Fig. 1: Detection of tumorigenic alterations in paired DMG tissue, CSF, and plasma/serum.

a Left: MEC (left y-axis) and Exons 500X (%; right y-axis) of sequencing libraries generated from 30–75 ng DNA input (ID 846CSF). ‘30ng-1’ and ‘30ng-2’ indicate technical replicates of 30 ng inputs. Right: Detection of DMG-associated mutations in genes H3-3A, PPM1D, and PIK3CA from libraries generated at 30, 50, 60, and 75 ng input. b Concordance of DMG-associated mutations detected in paired tumor tissue (T), CSF (C), and plasma (P) or serum (S). ‘X’: variant detected in tumor but not in paired liquid specimen. VAF variant allele frequency. c Representative overlap between tumor-associated mutations (SNVs, insertion/deletions) identified in paired specimens from two patients (IDs 933 and 1446). d Left: Comparison of H3K27M detection by ctDNA sequencing (black) and ddPCR (grey) in paired specimens (n = 8). Right: Detection of H3-3A K27M (10% VAF) by deep sequencing (ID 933CSF), with zero false positive reads of H3C2 K27M. e CNV plots showing chromosomes (chr) 4 and 12 (ID 1549).

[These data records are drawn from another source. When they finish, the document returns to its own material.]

===== src/rtl/if_id_skid_pkg.sv =====
// Shared front-end definitions for the IF/ID stage: reset level, fetch bus
// widths, default skid depth and bubble instruction, occupancy width helper.
package if_id_skid_pkg;

    localparam logic RSTENABLE = 1'b1;

    localparam int unsigned INSTADDRBUS = 32;
    localparam int unsigned INSTDATABUS = 32;

    // IF may run ahead of a stalled ID by this many instructions.
    localparam int unsigned IFID_DEPTH = 2;

    // MIPS nop (sll $0,$0,0) presented to decode when the stage is empty.
    localparam logic [INSTDATABUS-1:0] NOP_INST = 32'h0000_0000;

    // Occupancy counter width: must represent 0..depth inclusive.
    function automatic int unsigned occ_w(input int unsigned depth);
        return $clog2(depth) + 1;
    endfunction

endpackage


===== src/rtl/if_id_skid_if.sv =====
// IF/ID handshake bundle.
//   master : fetch/decode side (drives if_*, flush, id_ready)
//   slave  : the IF/ID stage (drives if_ready, id_*, count)
interface if_id_skid_if
    import if_id_skid_pkg::*;
#(
    parameter int unsigned PC_W   = INSTADDRBUS,
    parameter int unsigned INST_W = INSTDATABUS,
    parameter int unsigned DEPTH  = IFID_DEPTH
);

    logic                     if_valid;
    logic                     if_ready;
    logic [PC_W-1:0]          if_pc;
    logic [INST_W-1:0]        if_inst;
    logic                     flush;
    logic                     id_valid;
    logic                     id_ready;
    logic [PC_W-1:0]          id_pc;
    logic [INST_W-1:0]        id_inst;
    logic [occ_w(DEPTH)-1:0]  count;

    modport master (
        output if_valid, if_pc, if_inst, flush, id_ready,
        input  if_ready, id_valid, id_pc, id_inst, count
    );

    modport slave (
        input  if_valid, if_pc, if_inst, flush, id_ready,
        output if_ready, id_valid, id_pc, id_inst, count
    );

endinterface


===== src/rtl/if_id_skid_stage_fifo.sv =====
// Generic pipeline-stage FIFO (circular buffer) shared by the IF/ID, ID/EX
// and EX/MEM stages. Every output is a flop, so there is no combinational
// path from rd_ready back to wr_ready.
//   clk, rst      : clock, synchronous active-high reset (also clears storage)
//   flush         : empty the FIFO on the next edge; beats push and pop
//   wr_valid/ready: write handshake, wr_ready low whenever full
//   wr_data       : payload written on push
//   rd_valid/ready: read handshake, rd_valid high whenever non-empty
//   rd_data       : head entry (meaningful only while rd_valid)
//   count         : occupancy 0..DEPTH
module if_id_skid_stage_fifo
    import if_id_skid_pkg::*;
#(
    parameter int unsigned WIDTH = 64,
    parameter int unsigned DEPTH = 2
)(
    input  logic                     clk,
    input  logic                     rst,
    input  logic                     flush,
    input  logic                     wr_valid,
    output logic                     wr_ready,
    input  logic [WIDTH-1:0]         wr_data,
    output logic                     rd_valid,
    input  logic                     rd_ready,
    output logic [WIDTH-1:0]         rd_data,
    output logic [occ_w(DEPTH)-1:0]  count
);

    localparam int unsigned PTR_W = $clog2(DEPTH);
    localparam int unsigned CNT_W = occ_w(DEPTH);
    localparam logic [CNT_W-1:0] FULL = CNT_W'(DEPTH);

    logic [WIDTH-1:0] mem [DEPTH];
    logic [PTR_W-1:0] wr_ptr;
    logic [PTR_W-1:0] rd_ptr;
    logic [PTR_W-1:0] rd_ptr_nxt;
    logic [CNT_W-1:0] count_nxt;
    logic [WIDTH-1:0] head_nxt;
    logic             push;
    logic             pop;
    logic             head_from_wr;

    // Handshakes, next occupancy and the next head value.
    always_comb begin
        push         = wr_valid & wr_ready;
        pop          = rd_valid & rd_ready;
        rd_ptr_nxt   = rd_ptr + PTR_W'(pop);
        count_nxt    = count + CNT_W'(push) - CNT_W'(pop);
        // The incoming entry becomes the head when nothing else will be left.
        head_from_wr = push && ((count == '0) || (pop && (count == CNT_W'(1))));
        head_nxt     = rd_data;
        if (head_from_wr) begin
            head_nxt = wr_data;
        end else if (pop) begin
            head_nxt = mem[rd_ptr_nxt];
        end
    end

    // Pointers, occupancy, status flags and the registered head copy.
    always_ff @(posedge clk) begin
        if (rst == RSTENABLE) begin
            for (int unsigned i = 0; i < DEPTH; i++) begin
                mem[PTR_W'(i)] <= '0;
            end
            wr_ptr   <= '0;
            rd_ptr   <= '0;
            count    <= '0;
            wr_ready <= 1'b1;
            rd_valid <= 1'b0;
            rd_data  <= '0;
        end else if (flush) begin
            wr_ptr   <= '0;
            rd_ptr   <= '0;
            count    <= '0;
            wr_ready <= 1'b1;
            rd_valid <= 1'b0;
        end else begin
            if (push) begin
                mem[wr_ptr] <= wr_data;
                wr_ptr      <= wr_ptr + PTR_W'(1);
            end
            rd_ptr   <= rd_ptr_nxt;
            count    <= count_nxt;
            wr_ready <= (count_nxt != FULL);
            rd_valid <= (count_nxt != '0);
            rd_data  <= head_nxt;
        end
    end

endmodule


===== src/rtl/if_id_skid.sv =====
// IF/ID pipeline stage with a DEPTH-entry skid buffer: IF keeps issuing
// while ID stalls, flush discards everything buffered, and every output is
// decoded from registers only.
//   clk, rst          : clock, synchronous active-high reset
//   bus.if_valid/ready: fetch handshake, if_ready low only when full
//   bus.if_pc/if_inst : fetched PC and instruction
//   bus.flush         : drop all buffered instructions (redirect)
//   bus.id_valid/ready: decode handshake on the head entry
//   bus.id_pc/id_inst : head entry, 0 / BUBBLE_INST while empty
//   bus.count         : occupancy 0..DEPTH
module if_id_skid
    import if_id_skid_pkg::*;
#(
    parameter int unsigned       PC_W        = INSTADDRBUS,
    parameter int unsigned       INST_W      = INSTDATABUS,
    parameter int unsigned       DEPTH       = IFID_DEPTH,
    parameter logic [INST_W-1:0] BUBBLE_INST = INST_W'(NOP_INST)
)(
    input logic          clk,
    input logic          rst,
    if_id_skid_if.slave  bus
);

    localparam int unsigned WIDTH = PC_W + INST_W;

    logic [WIDTH-1:0] head;
    logic             head_valid;

    if_id_skid_stage_fifo #(
        .WIDTH (WIDTH),
        .DEPTH (DEPTH)
    ) u_fifo (
        .clk      (clk),
        .rst      (rst),
        .flush    (bus.flush),
        .wr_valid (bus.if_valid),
        .wr_ready (bus.if_ready),
        .wr_data  ({bus.if_pc, bus.if_inst}),
        .rd_valid (head_valid),
        .rd_ready (bus.id_ready),
        .rd_data  (head),
        .count    (bus.count)
    );

    // Empty stage shows a bubble so decode never acts on stale storage.
    assign bus.id_valid = head_valid;
    assign bus.id_pc    = head_valid ? head[WIDTH-1 -: PC_W] : '0;
    assign bus.id_inst  = head_valid ? head[INST_W-1:0]      : BUBBLE_INST;

endmodule


===== src/flat_wrapper.sv =====
// flat-port wrapper written by rule: the top's interface ports become plain ports
module if_id_skid_flat import if_id_skid_pkg::*;
#(
    parameter int unsigned       PC_W        = INSTADDRBUS,
    parameter int unsigned       INST_W      = INSTDATABUS,
    parameter int unsigned       DEPTH       = IFID_DEPTH,
    parameter logic [INST_W-1:0] BUBBLE_INST = INST_W'(NOP_INST)
)
  (clk, rst, bus_if_valid, bus_if_pc, bus_if_inst, bus_flush, bus_id_ready, bus_if_ready, bus_id_valid, bus_id_pc, bus_id_inst, bus_count);
  if_id_skid_if #(.PC_W(PC_W), .INST_W(INST_W), .DEPTH(DEPTH)) bus_i ();
  input logic clk;
  input logic rst;
  input wire logic [$bits(bus_i.if_valid)-1:0] bus_if_valid;
  input wire logic [$bits(bus_i.if_pc)-1:0] bus_if_pc;
  input wire logic [$bits(bus_i.if_inst)-1:0] bus_if_inst;
  input wire logic [$bits(bus_i.flush)-1:0] bus_flush;
  input wire logic [$bits(bus_i.id_ready)-1:0] bus_id_ready;
  output wire logic [$bits(bus_i.if_ready)-1:0] bus_if_ready;
  output wire logic [$bits(bus_i.id_valid)-1:0] bus_id_valid;
  output wire logic [$bits(bus_i.id_pc)-1:0] bus_id_pc;
  output wire logic [$bits(bus_i.id_inst)-1:0] bus_id_inst;
  output wire logic [$bits(bus_i.count)-1:0] bus_count;
  assign bus_i.if_valid = bus_if_valid;
  assign bus_i.if_pc = bus_if_pc;
  assign bus_i.if_inst = bus_if_inst;
  assign bus_i.flush = bus_flush;
  assign bus_i.id_ready = bus_id_ready;
  assign bus_if_ready = bus_i.if_ready;
  assign bus_id_valid = bus_i.id_valid;
  assign bus_id_pc = bus_i.id_pc;
  assign bus_id_inst = bus_i.id_inst;
  assign bus_count = bus_i.count;
  if_id_skid #(.PC_W(PC_W), .INST_W(INST_W), .DEPTH(DEPTH), .BUBBLE_INST(BUBBLE_INST)) u_core (.clk(clk), .rst(rst), .bus(bus_i));
endmodule

===== config.mk =====
export PLATFORM = sky130hd
export DESIGN_NAME = if_id_skid_flat
export DESIGN_NICKNAME = d
export VERILOG_FILES = /design/src/rtl/if_id_skid_pkg.sv /design/src/rtl/if_id_skid_if.sv /design/src/rtl/if_id_skid_stage_fifo.sv /design/src/rtl/if_id_skid.sv /design/src/flat_wrapper.sv
export SDC_FILE = /design/constraint.sdc
export NUM_CORES = 1
export LEC_CHECK = 0
export BUFFER_PORTS_ARGS = -buffer_cell sky130_fd_sc_hd__buf_2
export CAP_MARGIN = 20
export CORE_UTILIZATION = 58
export CTS_CLUSTER_SIZE = 16
export DETAILED_ROUTE_END_ITERATION = 7
export PLACE_DENSITY = 0.87
export SETUP_SLACK_MARGIN = 0.02
export SYNTH_ARGS = -nofsm -noshare
export SYNTH_HDL_FRONTEND = slang
export SYNTH_SLANG_ARGS = --single-unit

===== constraint.sdc =====
create_clock -name clk -period 3 [get_ports clk]
set_clock_uncertainty 0.1 [all_clocks]
set_input_delay 0.6 -clock clk [delete_from_list [all_inputs] [get_ports clk]]
set_output_delay 0.6 -clock clk [all_outputs]
set_load 0.01 [all_outputs]

==> Word level (Yosys, flattened, before mapping) <==
Memory sizes are Yosys's and may differ from the RTL's.
Cells that the tools add are included.
{ "word_totals": {"reg_bits": 70, "mem_bits_rw": 128, "in_bits": 69, "output_inout_bits": 68, "word_cells": 38, "n_memories": 1} }
{ "classes": {"n_addsub": 4, "eq_ne": 2, "n_mux": 13, "n_bitwise": 3, "n_reduce_logical": 9} }
{ "mem_list": {"columns": ["name", "depth", "word_bits", "read_ports", "rd_clocked_by_memory_dff", "write_ports", "line", "rtl"], "rows": [
  ["u_core.u_fifo.mem", 2, 64, 1, 0, 2, "if_id_skid_stage_fifo.sv:33", "logic [WIDTH-1:0] mem [DEPTH];"]
]} }
{ "op_table": {"columns": ["op", "n"], "rows": [
  ["64-bit 2-to-1 mux", 3],
  ["32-bit 2-to-1 mux", 2],
  ["64-bit OR reduction", 1],
  ["1-bit 2-to-1 mux", 8],
  ["2-bit nonzero test", 2],
  ["2-bit by 1-bit adder with 2-bit output", 1],
  ["1-bit AND", 2],
  ["2-bit by 1-bit equality test with 1-bit output, second input constant", 1],
  ["1-bit logical AND", 2],
  ["2-bit zero test", 1],
  ["2-bit inequality test, second input constant", 1],
  ["2-bit AND reduction", 1],
  ["2-bit OR reduction", 1],
  ["2-bit by 1-bit subtractor with 2-bit output", 1],
  ["1-bit adder", 1],
  ["1-bit adder, second input constant", 1],
  ["1-bit logical OR", 1],
  ["1-bit NOT", 1]
]} }

==> Depth between registers and ports, before layout <==
{ "depth": {"depth_word": 7, "depth_mapped": 7, "mapped_depth_nobuf": 7} }

==> By module <==
From an unflattened synthesis, not the netlist that was laid out.
{ "hier_totals": {"hier_cells": 741, "hier_area_um2": 9567.9} }
{ "modules_own_cells": {"columns": ["module", "instances", "cells_each", "area_each_um2", "seq_area_each_um2"], "rows": [
  ["if_id_skid_stage_fifo", 1, 671, 9057.4, 5245.0],
  ["if_id_skid", 1, 70, 510.5, 0.0]
]} }

==> Worst setup path after synthesis <==
OpenSTA, ideal clock, no wires.
{ "synth_timing": {"path_type": "input-to-reg", "from": "input port rst", "to": "memory u_core.u_fifo.mem[1][0], enable pin", "setup_ns": 0.394, "t_arrival_ns": 2.240, "required_ns": 2.506, "setup_slack_ns": 0.266, "cell_stages": 4, "path_buffers": 2, "path_cell_list": "clkbuf_1 -> nor4b_1 -> clkbuf_1 -> or2_2"} }
{ "synth_lines": {"columns": ["element", "line", "rtl"], "rows": [
  ["from (decl)", "flat_wrapper.sv:12", "input logic rst;"],
  ["to (decl)", "if_id_skid_stage_fifo.sv:33", null]
]} }

==> Worst setup path after layout <==
{ "layout_timing": {"from": "register u_core.u_fifo.rd_valid", "to": "output port bus_id_inst[24]"} }
{ "layout_between": {"elab_chain_cells": 1} }
{ "layout_rtl": {"columns": ["element", "line", "rtl"], "rows": [
  ["from (decl)", "if_id_skid_stage_fifo.sv:23", "output logic rd_valid,"],
  ["from (signal assigned)", "if_id_skid_stage_fifo.sv:85", "rd_valid <= (count_nxt != '0);"],
  ["32-bit 2-to-1 mux", "if_id_skid.sv:48", "assign bus.id_inst = head_valid ? head[INST_W-1:0] : BUBBLE_INST;"],
  ["to (decl)", "flat_wrapper.sv:21", "output wire logic [$bits(bus_i.id_inst)-1:0] bus_id_inst;"]
]} }
Every way passes these cells.

==> impl_metrics.tcl <==
set metrics [dict create \
    cts_max_level 4 \
    initial_core_util_pct 59.5 \
    dr_wl_met2_um 10900 \
    area_growth_pct 15.8 \
    max_freq_mhz 423 \
    cts_tree "built" \
    p_clk_share_pct 38.3 \
    dr.pass1.iters 5 \
    cp_slowest_cell "buf_4" \
    top_layer_used "met4" \
    layout.nets 912 \
    post_cts_buffers 0 \
    netlist_area_um2 9480 \
    cts_made_buffers 17 \
    postRouteWirelength_um 20800 \
    fin_area_um2 11000 \
    final-seq-area_um2 5250 \
    status "complete, no violations" \
    worstMarginPinSlew_ns 0.785 \
    die_y_um 130 \
    io_buffers 136 \
    met1_length_um 8390 \
    p_seq_share_pct 50.7 \
    crit_path_max_fanout 67 \
    grt.overflow.total 0 \
    drive_gt1_share_pct 29.6 \
    clock_sinks 198 \
    synth-async-reset-ratio_pct 0 \
    cts_hold_buf 0 \
    multi_input_area_um2 3970 \
    slew_violations 0 \
    cp-end-kind "output pin" \
    post_cts_resized 0 \
    finalWorstSetupSlack_ns 0.635 \
    clkLatencyLatePin_ns 0.43 \
    vdd_drop_max_mv 0.431 \
    synth_cells 741 \
    slew_headroom_pct 47.7 \
    crit_family "buffers and inverters" \
    final-hold-violation-count 0 \
    power_density_nw_per_um2 561 \
    wl_per_cell_um 19.5 \
    synth_edf_count 128 \
    maxCapViolCount 0 \
    p_sw_uw 1430 \
    dpl.hpwl_um 12300 \
    synth_top_area_share_pct 40.5 \
    placed_cell_area_um2 10400 \
    ios 137 \
    synth_area_per_cell_um2 12.8 \
    dr_wl_met3_um 1000 \
    diodes 0 \
    grt_max_degree 129 \
    crit_type "reg -> out" \
    combPwrFrac_pct 11.0 \
    rsz0062_at_grt "false" \
    setup_tns_ns 0 \
    chipWidth_um 130 \
    cp.arrival_ns 1.67 \
    yosys.area.top_type "edfxtp_1" \
    place_congestion 0.838 \
    remaining_drc_errors 0 \
    fp-row-count 46 \
    viasPerCell 5.90 \
    vias 6324 \
    grt_pass1_wl_um 32000 \
    cts-root-buf "clkbuf_16" \
    dpl_worst_slack_ns 0.524 \
    seq_area_frac_synth_pct 55.3 \
    clock_path_buffers 2 \
    period_share_pct 78.8 \
    fill_cells 1148 \
    fin_crit_ns 2.37 \
    grt_pass1_vias 6332 \
    drt.antenna.violating_nets 0 \
    p_leak_uw 0.00454 \
    startpoint_type "flop" \
    p_int_uw 4730 \
    critPathMaxStageDelay_ns 0.49 \
    finalSetupViolCount 0 \
    hold_ws_ns 0.364 \
    hold_class "in -> reg" \
    syn_nets 811 \
    dieArea_um2 16900 \
    clk_pin_slew_ns 0.07 \
    p_total_uw 6160 \
    p_sw_share_pct 23.3 \
    path_buf_inv 2 \
    ys.warnings.count 0 \
    grt_usage_pct 25.2 \
    ys_seq_elements 198 \
    drt_iter0_markers 462 \
    core_um2 15900 \
    worstPathCellList "buf_4, and2_1, buf_2" \
    synth_cell_types 29 \
    grt_antenna_before_repair 0 \
    required_ns 2.30 \
    yosys-top-cells-area "edfxtp_1, dfxtp_1, and2_1, o221ai_2, mux2i_1" \
    yosys_most_used_dff "edfxtp_1" \
]
## per-layer routing
metal	up-vias	track usage [%]
met4	0	12.7
met1	3144	30.5
met3	42	3.98
met5	-	0
li1	2909	-
met2	229	43.8
## placed cells by master (no fill, tap or decap), drive strengths merged
| cell | count |
|---|---|
| a21oi | 1 |
| or2 | 3 |
| ha | 1 |
| dfxtp | 70 |
| a211oi | 1 |
| nor2 | 1 |
| nor4b | 1 |
| nand4b | 64 |
| edfxtp | 128 |
| nand2 | 2 |
| clkinv | 7 |
| nand2b | 65 |
| nor4 | 1 |
| and2 | 193 |
| and3 | 1 |
| bufinv | 4 |
| buf | 153 |
| mux2i | 64 |
| o221ai | 64 |
| nand4 | 1 |
| a31o | 1 |
| nor3 | 2 |
| clkbuf | 21 |
| or3b | 1 |
| nand4bb | 1 |
| xor2 | 4 |
## cell families (layout without fill, tap and decap cells)
family | Yosys count | count (layout) | share of synthesized area [%]
AND/OR/NAND/NOR | 336 | 336 | 23.9
flip-flops | 198 | 198 | 55.3
buffers and inverters | 71 | 185 | 3.46
AO/OA/AOI/OAI | 67 | 67 | 10.1
multiplexers | 64 | 64 | 6.76
XOR/XNOR | 4 | 4 | 0.369
adder cells (fa/ha/maj) | 1 | 1 | 0.132
## cells in the mapped netlist, drive strengths merged, types with 2 or more instances
library cell / count
or2: 3
mux2i: 64
xor2: 4
edfxtp: 128
o221ai: 64
buf: 22
nand2b: 65
nand4b: 64
and2: 193
dfxtp: 70
nand2: 2
nor3: 2
clkbuf: 49
## worst paths after layout
kind,slack (ns),startpoint,depth (start not counted),end
worst max-delay path,0.63,u_core.u_fifo.rd_valid,3,bus_id_inst[24]
worst min-delay path,0.36,rst,2,u_core.u_fifo.wr_ptr
worst max register to register,0.89,u_core.u_fifo.wr_ready,5,u_core.u_fifo.rd_data[47]
worst min register to register,0.43,u_core.u_fifo.rd_data[18],2,u_core.u_fifo.rd_data[18]
## power groups by stage
stage | clock network, uW | logic (uW) | registers (uW)
3_5_place_dp | 0 | 675 | 3180
3_3_place_gp | 0 | 653 | 3170
5_1_grt | 2500 | 726 | 3130
6_report | 2360 | 678 | 3120
4_1_cts | 2390 | 679 | 3120
2_1_floorplan | 0 | 454 | 3160
## worst register-to-register path, cell delays in order (launching register included)
cell and delay, ns:
dfxtp_1 0.34, nand2_1 0.23, a211oi_4 0.31, buf_4 0.68, nand4b_1 0.26, o221ai_2 0.12
## through the flow
stage	std cells	utilization (%)
after global routing	1071	68.9
after CTS	1071	68.9
final	1071	68.9
after detailed placement	1039	65.1
after floorplan	741	-
after global placement	1039	65.1
## sequential cells by signal (all words and copies together), names as in the netlist
name                    count
u_core.u_fifo.wr_ready      1
u_core.u_fifo.rd_data      64
u_core.u_fifo.mem         128
u_core.u_fifo.count         2
u_core.u_fifo.rd_valid      1
u_core.u_fifo.wr_ptr        1
u_core.u_fifo.rd_ptr        1
## final cells by class
cell class	instances	share of cell area (%)
tap	216	2.46
clock inverter	11	1.44
multi-input combinational	472	36.2
timing repair buffer	153	8.07
clock buffer	21	4.10
sequential	198	47.8
(Power assumes the default switching activity.)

KIT and PDGFRA gains were detected in tumor and CSF, while KRAS gain was detected exclusively in CSF. X-axis = chromosome position; y-axis = fold-change (FC) calculated based on pre-established baseline; y = 1.3, CNV reporting threshold. f Detection of KIT (n = 1), PDGFRA (n = 1), KRAS (n = 1) and MDM4 (n = 2) gains in tumor and biofluid pairs. y = 1.3: CNV reporting threshold. g DNA methylation array-derived CNV plots of chr1 from pre-treatment (PT) and postmortem (PM) tumor tissue (ID 760), showing gain of chr1q containing MDM4, as validation of MDM4 gain. Y-axis: log-2 CN ratio. T tumor, C CSF, P plasma, S serum, CN copy number.